Career highlights and awards
- NgL All-Star (1946); 7× All-Star (1949–1955); Negro World Series champion (1946); World Series champion (1948); 2× AL home run leader (1952, 1954); AL RBI leader (1954); Cleveland Guardians No. 14 retired; Cleveland Guardians Hall of Fame;

Member of the National

Baseball Hall of Fame
- Induction: 1998
- Election method: Veterans Committee

= Larry Doby =

American baseball player (1923–2003)

Lawrence Eugene Doby (December 13, 1923 – June 18, 2003) was an American professional baseball player in the Negro leagues and Major League Baseball (MLB) who was the second black player to break baseball's color barrier and the first black player in the American League. A native of Camden, South Carolina, and three-sport all-state athlete while in high school in Paterson, New Jersey, Doby accepted a basketball scholarship from Long Island University. At 17 years of age, he began his professional baseball career with the Newark Eagles as the team's second baseman. Doby joined the United States Navy during World War II. His military service complete, Doby returned to baseball in 1946, and along with teammate Monte Irvin, helped the Eagles win the Negro League World Series.

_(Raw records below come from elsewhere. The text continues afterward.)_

==> config.mk <==
export PLATFORM = sky130hd
export DESIGN_NAME = speed_sched
export DESIGN_NICKNAME = d
export VERILOG_FILES = /design/src/rtl/speed_sched_pkg.sv /design/src/rtl/speed_sched_rr_pick.sv /design/src/rtl/speed_sched.sv
export SDC_FILE = /design/constraint.sdc
export NUM_CORES = 1
export LEC_CHECK = 0
export ABC_AREA = 1
export CORE_MARGIN = 5
export CORE_UTILIZATION = 25
export DETAILED_ROUTE_END_ITERATION = 10
export DONT_BUFFER_PORTS = 1
export SLEW_MARGIN = 20
export SYNTH_ARGS = -nofsm -noshare
export SYNTH_HDL_FRONTEND = slang
export SYNTH_SLANG_ARGS = --single-unit
==> constraint.sdc <==
create_clock -name sys_clk -period 2.8 [get_ports sys_clk]
set_input_delay 0.56 -clock sys_clk [delete_from_list [all_inputs] [get_ports sys_clk]]
set_output_delay 0.56 -clock sys_clk [all_outputs]
set_load 0.01 [all_outputs]
==> src/rtl/speed_sched_pkg.sv <==
`default_nettype none
// ============================================================================
// Module   : speed_sched_pkg
// Brief    : Shared types and constants for the round-robin rate scheduler.
// Revision : 1.0
// ============================================================================
package speed_sched_pkg;

  typedef enum logic [1:0] {
    ST_IDLE    = 2'd0,
    ST_GUARD   = 2'd1,
    ST_MEASURE = 2'd2,
    ST_REPORT  = 2'd3
  } sched_st_t;

  localparam int MBPS_SHIFT = 20;

  function automatic int clog2(input int n);
    int r;
    r = 0;
    while ((1 << r) < n) r++;
    return r;
  endfunction

endpackage
`default_nettype wire

==> src/rtl/speed_sched_rr_pick.sv <==
`default_nettype none
// ============================================================================
// Module   : rr_pick
// Brief    : First set mask bit at or above ptr, searching with wrap.
// Revision : 1.0
// ============================================================================
module rr_pick #(
  parameter int NCH  = 4,
  parameter int CH_W = 2
) (
  input  logic [NCH-1:0]  ch_mask,
  input  logic [CH_W-1:0] ptr,
  output logic [CH_W-1:0] pick,
  output logic            any
);

  logic [CH_W-1:0] w_idx;

  // Walk offsets from farthest to nearest so the closest hit wins.
  always_comb begin
    pick  = '0;
    w_idx = '0;
    any   = |ch_mask;
    for (int i = NCH - 1; i >= 0; i--) begin
      w_idx = CH_W'((int'(ptr) + i) % NCH);
      if (ch_mask[w_idx]) pick = w_idx;
    end
  end

endmodule
`default_nettype wire

==> src/rtl/speed_sched.sv <==
`default_nettype none
// ============================================================================
// Module   : speed_sched
// Brief    : Round-robin byte-rate measurement over NCH channels sharing one
//            saturating accumulator; results leave on a valid/ready port.
// Revision : 1.0
// ============================================================================
module speed_sched
  import speed_sched_pkg::*;
#(
  parameter int NCH       = 4,
  parameter int NBytes    = 4,
  parameter int STS_W     = 48,
  parameter int WIN_CYC   = 100000000,
  parameter int GUARD_CYC = 4,
  localparam int CH_W     = (clog2(NCH) > 1) ? clog2(NCH) : 1
) (
  input  logic             sys_clk,
  input  logic             sys_rst_n,
  input  logic             enable,
  input  logic [NCH-1:0]   ch_mask,
  input  logic [NCH-1:0]   ch_en,
  output logic             res_valid,
  input  logic             res_ready,
  output logic [CH_W-1:0]  res_ch,
  output logic [STS_W-1:0] res_bps,
  output logic [STS_W-1:0] res_mbps,
  output logic             res_ovf,
  output logic             busy
);

  sched_st_t        r_state;
  sched_st_t        w_state_nxt;
  logic [CH_W-1:0]  r_ptr;
  logic [CH_W-1:0]  r_cur_ch;
  logic [STS_W-1:0] r_acc;
  logic             r_ovf;
  logic [31:0]      r_guard_cnt;
  logic [31:0]      r_win_cnt;
  logic [CH_W-1:0]  r_res_ch;
  logic [STS_W-1:0] r_res_bps;
  logic [STS_W-1:0] r_res_mbps;
  logic             r_res_ovf;

  logic [CH_W-1:0]  w_ptr_nxt;
  logic [CH_W-1:0]  w_pick_ptr;
  logic [CH_W-1:0]  w_pick;
  logic             w_any;
  logic             w_accept;
  logic             w_start;
  logic             w_guard_done;
  logic             w_win_done;
  logic [STS_W:0]   w_sum;
  logic [STS_W-1:0] w_acc_nxt;
  logic             w_ovf_nxt;

  localparam sched_st_t c_first_st = (GUARD_CYC == 0) ? ST_MEASURE : ST_GUARD;

  assign w_accept     = (r_state == ST_REPORT) && res_ready;
  assign w_ptr_nxt    = (r_res_ch == CH_W'(NCH - 1)) ? '0 : r_res_ch + CH_W'(1);
  // On acceptance the pick must already see the advanced pointer.
  assign w_pick_ptr   = w_accept ? w_ptr_nxt : r_ptr;
  assign w_start      = enable && w_any && ((r_state == ST_IDLE) || w_accept);
  assign w_guard_done = (r_guard_cnt == 32'(GUARD_CYC - 1));
  assign w_win_done   = (r_state == ST_MEASURE) && enable &&
                        (r_win_cnt == 32'(WIN_CYC - 1));

  rr_pick #(
    .NCH  (NCH),
    .CH_W (CH_W)
  ) u_rr_pick (
    .ch_mask (ch_mask),
    .ptr     (w_pick_ptr),
    .pick    (w_pick),
    .any     (w_any)
  );

  always_comb begin
    w_sum     = {1'b0, r_acc} + (STS_W + 1)'(NBytes);
    w_acc_nxt = r_acc;
    w_ovf_nxt = r_ovf;
    if (ch_en[r_cur_ch]) begin
      if (w_sum[STS_W]) begin
        w_acc_nxt = '1;
        w_ovf_nxt = 1'b1;
      end else begin
        w_acc_nxt = w_sum[STS_W-1:0];
      end
    end
  end

  always_comb begin
    w_state_nxt = r_state;
    case (r_state)
      ST_IDLE:    if (w_start) w_state_nxt = c_first_st;
      ST_GUARD:   if (!enable) w_state_nxt = ST_IDLE;
                  else if (w_guard_done) w_state_nxt = ST_MEASURE;
      ST_MEASURE: if (!enable) w_state_nxt = ST_IDLE;
                  else if (w_win_done) w_state_nxt = ST_REPORT;
      ST_REPORT:  if (w_accept) w_state_nxt = w_start ? c_first_st : ST_IDLE;
      default:    w_state_nxt = ST_IDLE;
    endcase
  end

  always_ff @(posedge sys_clk or negedge sys_rst_n) begin
    if (!sys_rst_n) begin
      r_state     <= ST_IDLE;
      r_ptr       <= '0;
      r_cur_ch    <= '0;
      r_acc       <= '0;
      r_ovf       <= 1'b0;
      r_guard_cnt <= '0;
      r_win_cnt   <= '0;
      r_res_ch    <= '0;
      r_res_bps   <= '0;
      r_res_mbps  <= '0;
      r_res_ovf   <= 1'b0;
    end else begin
      r_state <= w_state_nxt;
      if (w_start) begin
        r_cur_ch    <= w_pick;
        r_acc       <= '0;
        r_ovf       <= 1'b0;
        r_guard_cnt <= '0;
        r_win_cnt   <= '0;
      end else if (r_state == ST_GUARD) begin
        r_guard_cnt <= r_guard_cnt + 32'd1;
      end else if (r_state == ST_MEASURE) begin
        r_win_cnt <= r_win_cnt + 32'd1;
        r_acc     <= w_acc_nxt;
        r_ovf     <= w_ovf_nxt;
      end
      if (w_win_done) begin
        r_res_ch   <= r_cur_ch;
        r_res_bps  <= w_acc_nxt;
        r_res_mbps <= w_acc_nxt >> MBPS_SHIFT;
        r_res_ovf  <= w_ovf_nxt;
      end
      if (w_accept) r_ptr <= w_ptr_nxt;
    end
  end

  assign res_valid = (r_state == ST_REPORT);
  assign busy      = (r_state != ST_IDLE);
  assign res_ch    = r_res_ch;
  assign res_bps   = r_res_bps;
  assign res_mbps  = r_res_mbps;
  assign res_ovf   = r_res_ovf;

endmodule
`default_nettype wire

==> out/summary.log <==
qor: timing.rsz0062_at_grt no
qor: power.switching_share 36.5%
qor: power.power.share.sequential 39.7%
qor: floorplan.die_x 220 um
qor: timing.max-slew-margin-rel 40.9%
qor: grt.number_of_global_route_vias_before_repair 9,827
qor: floorplan.floorplan.initialDensity 25.4%
qor: timing.slew_viol_final 0
qor: logic_synthesis.synth.top_cells.by_count 590 x nand2_1, 170 x dfrtp_1, 148 x inv_1
qor: floorplan.rows 76
qor: min_path.worst_hold_class input pin to async pin
qor: clock_tree.worst_skew_pair.late_latency 0.45 ns
qor: worst_setup_path.worst_setup_path_start_kind flip-flop
qor: timing.max_freq 406 MHz
qor: detailed_routing.detailed_route_vias_per_instance 4.68
qor: floorplan.fp.coreArea 43,300 sq um
qor: power.power.leakage 5.30 nW
qor: clock_tree.clock_path_buffers 2
qor: detailed_routing.drt_first_pass_iters 5
qor: timing.setup_total_negative_slack 0 ns
qor: worst_setup_path.path_class flip-flop to flip-flop
qor: timing.finalHoldViolations 170
qor: detailed_routing.detail_route.iter0.violations 746
qor: logic_synthesis.yosys.area.top_type dfrtp_1
qor: grt.global_route.overflow_total 0
qor: detailed_routing.detailroute.via_count 10,100
qor: power.power_switching 0.00250 W
qor: logic_synthesis.yosysUniqueCellTypes 48
qor: worst_setup_path.required 3.18 ns
qor: timing.finalWorstPathRequiredPeriod 2.46 ns
qor: worst_setup_path.cp-end-kind flip-flop
qor: power.totalPowerFinal 0.00683 W
qor: cells_and_area.area_delta_synth_final 7.98%
qor: logic_synthesis.synth-edff-count 0
qor: logic_synthesis.synthesis.instances 1,603
qor: run.drv_cap 0
qor: detailed_routing.route.antenna.remaining_nets 0
qor: logic_synthesis.yosysMostFrequentCell nand2_1
qor: outcome.violations_in_the_final_reports negative hold slack
qor: grt.grt_pass1_wl 53,500 um
qor: placement.buffer_ports.inserted 0
qor: outcome.status complete, but fails checks
qor: clock_tree.cts_made_buffers 17
qor: logic_synthesis.ys.warnings.count 0
qor: placement.last_weighted_congestion_value_of_the_routability_driven_placer 0.911
qor: logic_synthesis.synth-async-reset-ratio 100%
qor: power.share_clk_of_total_power 35.9%
qor: cells_and_area.drive_above_1_share 6.53%
qor: timing.final_min_period_over_clock_period 88.0%
qor: cells_and_area.fin_nets 1,581
qor: placement.place_hpwl 24,500 um
qor: cells_and_area.antennaDiodeCount 0
qor: clock_tree.clock-root-buffer clkbuf_16
qor: timing.worst_clock_skew 0.0125 ns
qor: timing.setup-violations-final 0
qor: logic_synthesis.yosys_register_bits 170
qor: logic_synthesis.syn-cell-area 11,000 sq um
qor: grt.grt_antenna_before_repair 0
qor: power.internal_power 0.00434 W
qor: power.worst_ir_drop_vdd 337 uV
qor: grt.globalRouteTotalUtil 13.9%
qor: floorplan.die_area 48,200 sq um
qor: logic_synthesis.synth.avg_cell_area 6.85 sq um
qor: detailed_routing.detail_route.wirelength 33,300 um
qor: floorplan.boundaryPins 113
qor: grt.grt_max_degree 171
qor: timing.hold_ws -0.199 ns
qor: logic_synthesis.synth.top_cells.by_area dfrtp_1 39%, nand2_1 20%, nand3_1 5.3%, inv_1 5.1%, nor2_1 4.7%
qor: power.combinational_cell_fraction_of_total_power 24.4%
qor: clock_tree.cts_max_level 4
qor: clock_tree.clkSlewWorstSetupHoldPaths 0.07 ns
qor: logic_synthesis.post-synth-top-area-fraction 38.8%
qor: detailed_routing.drc 0
qor: worst_setup_path.cp_data_arrival_time 2.84 ns
qor: logic_synthesis.synth_sequential_area_ratio 38.8%
qor: timing.max_slew.worst_pin.slew 0.887 ns
qor: floorplan.dieHeight 220 um
qor: clock_tree.cts_tree yes
qor: worst_setup_path.cp_max_fo 23
qor: power.pwr_density_cell 576 nW/um^2
qor: logic_synthesis.yosys_most_used_dff dfrtp_1
qor: clock_tree.cts.sink_count 170
qor: detailed_routing.avgRoutedWirePerCell 15.4 um
-- state kept, by name (all words and copies together), names as in the netlist --
name / cells
r_acc: 48
r_cur_ch: 2
r_guard_cnt: 32
r_ovf: 1
r_ptr: 2
r_state: 2
r_win_cnt: 32
res_bps: 48
res_ch: 2
res_ovf: 1
-- cell families (layout without fill, tap and decap cells) --
family	count (synthesis)	after routing	share of synthesized area, %
AOI/OAI and AO/OA	135	135	6.86
xor gates and xnor gates	25	25	1.99
adders and majority gates	4	4	0.456
buffers and inverters	248	203	11.1
DFF	170	170	38.8
other	1	20	0.0342
and+or+nand+nor	1020	1020	40.8
-- power groups by stage --
| stage | combinational (W) | sequential, W | clock, W |
|---|---|---|---|
| 2_1_floorplan | 0.00127 | 0.00269 | 0 |
| 4_1_cts | 0.00167 | 0.00271 | 0.00252 |
| 3_3_place_gp | 0.00164 | 0.00275 | 0 |
| 3_5_place_dp | 0.00167 | 0.00275 | 0 |
| 5_1_grt | 0.00187 | 0.00272 | 0.00261 |
| 6_report | 0.00167 | 0.00271 | 0.00245 |
-- cells in the final DEF (no fill, tap or decap), types with 6 or more instances in the layout --
cell type | synthesis | final
nand2_1 | 590 | 590
dfrtp_1 | 170 | 170
inv_1 | 148 | 148
nor2_1 | 138 | 138
nand3_1 | 116 | 116
o21ai_0 | 86 | 86
nand4_1 | 66 | 66
nor3_1 | 54 | 54
xor2_1 | 22 | 22
a21oi_1 | 21 | 21
conb_1 | 1 | 20
clkbuf_16 | 0 | 17
buf_4 | 54 | 14
or2_2 | 12 | 12
inv_2 | 9 | 9
nor4_1 | 9 | 9
o21ai_2 | 6 | 6
o31ai_1 | 6 | 6
-- worst max-delay path: stages, from the launching register on --
cell and delay, ns:
dfrtp_1 0.41, ha_1 0.27, nand3_1 0.15, nor2_2 0.15
nand2_1 0.10, nor2_4 0.21, nand4_4 0.13, nor2_4 0.21
inv_2 0.25, buf_4 0.24, nand3_1 0.11, nand2_1 0.06
o21ai_1 0.10
-- path summary, 6_finish.rpt --
path                                 from  slack (ns)  depth (start not counted)        endpoint
worst max-delay path             r_acc[2]        0.34                         12       r_acc[30]
worst min-delay path            sys_rst_n       -0.20                          0     res_bps[22]
worst max register to register   r_acc[2]        0.34                         12       r_acc[30]
worst min register to register  r_acc[27]        0.53                          2       r_acc[27]
max in group asynchronous       sys_rst_n        2.64                          0  r_guard_cnt[3]
min in group sys_clk            res_ready        0.36                          2      r_state[1]
-- final cells by class --
| type | instances | area (sq um) |
|---|---|---|
| well taps | 585 | 732 |
| multi-input cells | 1204 | 5570 |
| clock inverters | 11 | 135 |
| inverters | 158 | 596 |
| repair buffers | 14 | 105 |
| clock buffers | 20 | 457 |
| fillers | 4797 | 31400 |
| flip-flops and latches | 170 | 4250 |
-- stage by stage --
stage / cells / utilization (%) / setup WS, ns / hold slack (ns) / instance area [sq um]
6_report: 2162 / 27.4 / 0.336 / -0.199 / 11900
5_1_grt: 2162 / 27.4 / 0.0725 / -0.229 / 11900
4_1_cts: 2162 / 27.4 / 0.290 / -0.220 / 11900
3_5_place_dp: 2131 / 26.0 / 0.287 / 0.273 / 11300
3_3_place_gp: 2131 / 26.0 / 0.342 / 0.273 / 11300
2_1_floorplan: 1622 / - / 0.959 / 0.264 / 11000
-- what timing repair did --
action / CTS / global route
endpoints found under the hold margin: 170 / 170
gates resized for setup: 0 / 0
endpoints found under the setup margin: 0 / 0
setup buffers: 0 / 0
-- metal layers --
layer  global-route usage, %  routed length [um]
met1                    17.7               14400
met2                    23.7               16500
met3                    3.35                1950
met4                    3.41                 493
met5                       0                   0
(Power assumes the default switching activity.)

In July 1947, three months after Jackie Robinson made history with the Brooklyn Dodgers, Doby broke the color barrier in the American League when he signed a contract to play with Bill Veeck's Cleveland Indians. Doby was the first player to go directly to the majors from the Negro leagues. A seven-time All-Star center fielder, Doby and teammate Satchel Paige were the first African-American players to win a World Series championship when the Indians took the crown in 1948. He helped the Indians win 111 games (second-best in MLB history at the time) and the AL pennant in 1954, finished second in the American League Most Valuable Player (MVP) award voting and was the AL's RBI leader and home run champion. He went on to play for the Chicago White Sox, Detroit Tigers, and Chunichi Dragons before his retirement as a player in 1962.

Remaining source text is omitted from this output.